## [What is required]
When a line below holds the string "else", show that line.

## [Entries supplied]

**src/rtl/uart_bus_arbiter.sv**
```systemverilog
// Two-master Wishbone arbiter in front of a single UART slave. It grants round-robin,
// locks the bus for the whole master cycle and times out slaves that never ACK.
module uart_bus_arbiter #(
  parameter int ADDR_WIDTH = 32,
  parameter int DATA_WIDTH = 32,
  parameter int TIMEOUT    = 255
) (
  input  logic                  i_CLK,
  input  logic                  i_RSTN,
  input  logic                  i_M0_CYC,
  input  logic                  i_M0_STB,
  input  logic                  i_M0_WE,
  input  logic [ADDR_WIDTH-1:0] i_M0_ADDR,
  input  logic [DATA_WIDTH-1:0] i_M0_DATA,
  input  logic [3:0]            i_M0_SEL,
  output logic [DATA_WIDTH-1:0] o_M0_DATA,
  output logic                  o_M0_ACK,
  output logic                  o_M0_ERR,
  input  logic                  i_M1_CYC,
  input  logic                  i_M1_STB,
  input  logic                  i_M1_WE,
  input  logic [ADDR_WIDTH-1:0] i_M1_ADDR,
  input  logic [DATA_WIDTH-1:0] i_M1_DATA,
  input  logic [3:0]            i_M1_SEL,
  output logic [DATA_WIDTH-1:0] o_M1_DATA,
  output logic                  o_M1_ACK,
  output logic                  o_M1_ERR,
  output logic                  o_S_CYC,
  output logic                  o_S_STB,
  output logic                  o_S_WE,
  output logic [ADDR_WIDTH-1:0] o_S_ADDR,
  output logic [DATA_WIDTH-1:0] o_S_DATA,
  output logic [3:0]            o_S_SEL,
  input  logic [DATA_WIDTH-1:0] i_S_DATA,
  input  logic                  i_S_ACK,
  output logic [1:0]            o_GNT,
  output logic [7:0]            o_ERR_CNT
);

  typedef enum logic [1:0] {IDLE = 2'd0, GNT0 = 2'd1, GNT1 = 2'd2} state_t;

  localparam logic [15:0] WAIT_LIMIT = 16'(TIMEOUT - 1);

  state_t                state, state_nxt;
  logic                  last_gnt;
  logic [15:0]           wait_cnt;
  logic [7:0]            err_cnt;
  logic                  req0, req1;
  logic                  g_cyc, g_stb, g_we;
  logic [ADDR_WIDTH-1:0] g_addr;
  logic [DATA_WIDTH-1:0] g_data;
  logic [3:0]            g_sel;
  logic                  timeout;

  function automatic logic [7:0] sat_inc8(input logic [7:0] v);
    return (v == 8'hFF) ? v : v + 8'd1;
  endfunction

  assign req0 = i_M0_CYC & i_M0_STB;
  assign req1 = i_M1_CYC & i_M1_STB;

  // last_gnt resets to master 1 so that master 0 wins the first tie
  always_ff @(posedge i_CLK or negedge i_RSTN) begin
    if (!i_RSTN) begin
      state    <= IDLE;
      last_gnt <= 1'b1;
    end else begin
      state <= state_nxt;
      if (state == GNT0 && !i_M0_CYC) last_gnt <= 1'b0;
      if (state == GNT1 && !i_M1_CYC) last_gnt <= 1'b1;
    end
  end

  always_comb begin
    state_nxt = state;
    case (state)
      IDLE: begin
        if (req0 && req1) state_nxt = last_gnt ? GNT0 : GNT1;
        else if (req0)    state_nxt = GNT0;
        else if (req1)    state_nxt = GNT1;
      end
      GNT0:    if (!i_M0_CYC) state_nxt = IDLE;
      GNT1:    if (!i_M1_CYC) state_nxt = IDLE;
      default: state_nxt = IDLE;
    endcase
  end

  always_comb begin
    g_cyc  = 1'b0;
    g_stb  = 1'b0;
    g_we   = 1'b0;
    g_addr = '0;
    g_data = '0;
    g_sel  = '0;
    if (state == GNT0) begin
      g_cyc = i_M0_CYC; g_stb = i_M0_STB; g_we = i_M0_WE;
      g_addr = i_M0_ADDR; g_data = i_M0_DATA; g_sel = i_M0_SEL;
    end else if (state == GNT1) begin
      g_cyc = i_M1_CYC; g_stb = i_M1_STB; g_we = i_M1_WE;
      g_addr = i_M1_ADDR; g_data = i_M1_DATA; g_sel = i_M1_SEL;
    end
  end

  // ACK in the limit cycle suppresses the timeout
  assign timeout = g_stb && !i_S_ACK && (wait_cnt == WAIT_LIMIT);

  always_comb begin
    o_S_CYC   = g_cyc;
    o_S_STB   = g_stb & ~timeout;
    o_S_WE    = g_we;
    o_S_ADDR  = g_addr;
    o_S_DATA  = g_data;
    o_S_SEL   = g_sel;
    o_M0_ACK  = i_S_ACK & (state == GNT0);
    o_M1_ACK  = i_S_ACK & (state == GNT1);
    o_M0_ERR  = timeout & (state == GNT0);
    o_M1_ERR  = timeout & (state == GNT1);
    o_M0_DATA = (state == GNT0) ? i_S_DATA : '0;
    o_M1_DATA = (state == GNT1) ? i_S_DATA : '0;
    o_GNT     = {state == GNT1, state == GNT0};
    o_ERR_CNT = err_cnt;
  end

  always_ff @(posedge i_CLK or negedge i_RSTN) begin
    if (!i_RSTN) begin
      wait_cnt <= '0;
      err_cnt  <= '0;
    end else begin
      if (state == IDLE || i_S_ACK || !g_stb || timeout) wait_cnt <= '0;
      else                                               wait_cnt <= wait_cnt + 16'd1;
      if (timeout) err_cnt <= sat_inc8(err_cnt);
    end
  end

endmodule

```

## [Response for this exercise]
    end else begin
        else if (req0)    state_nxt = GNT0;
        else if (req1)    state_nxt = GNT1;
    end else if (state == GNT1) begin
    end else begin
      else                                               wait_cnt <= wait_cnt + 16'd1;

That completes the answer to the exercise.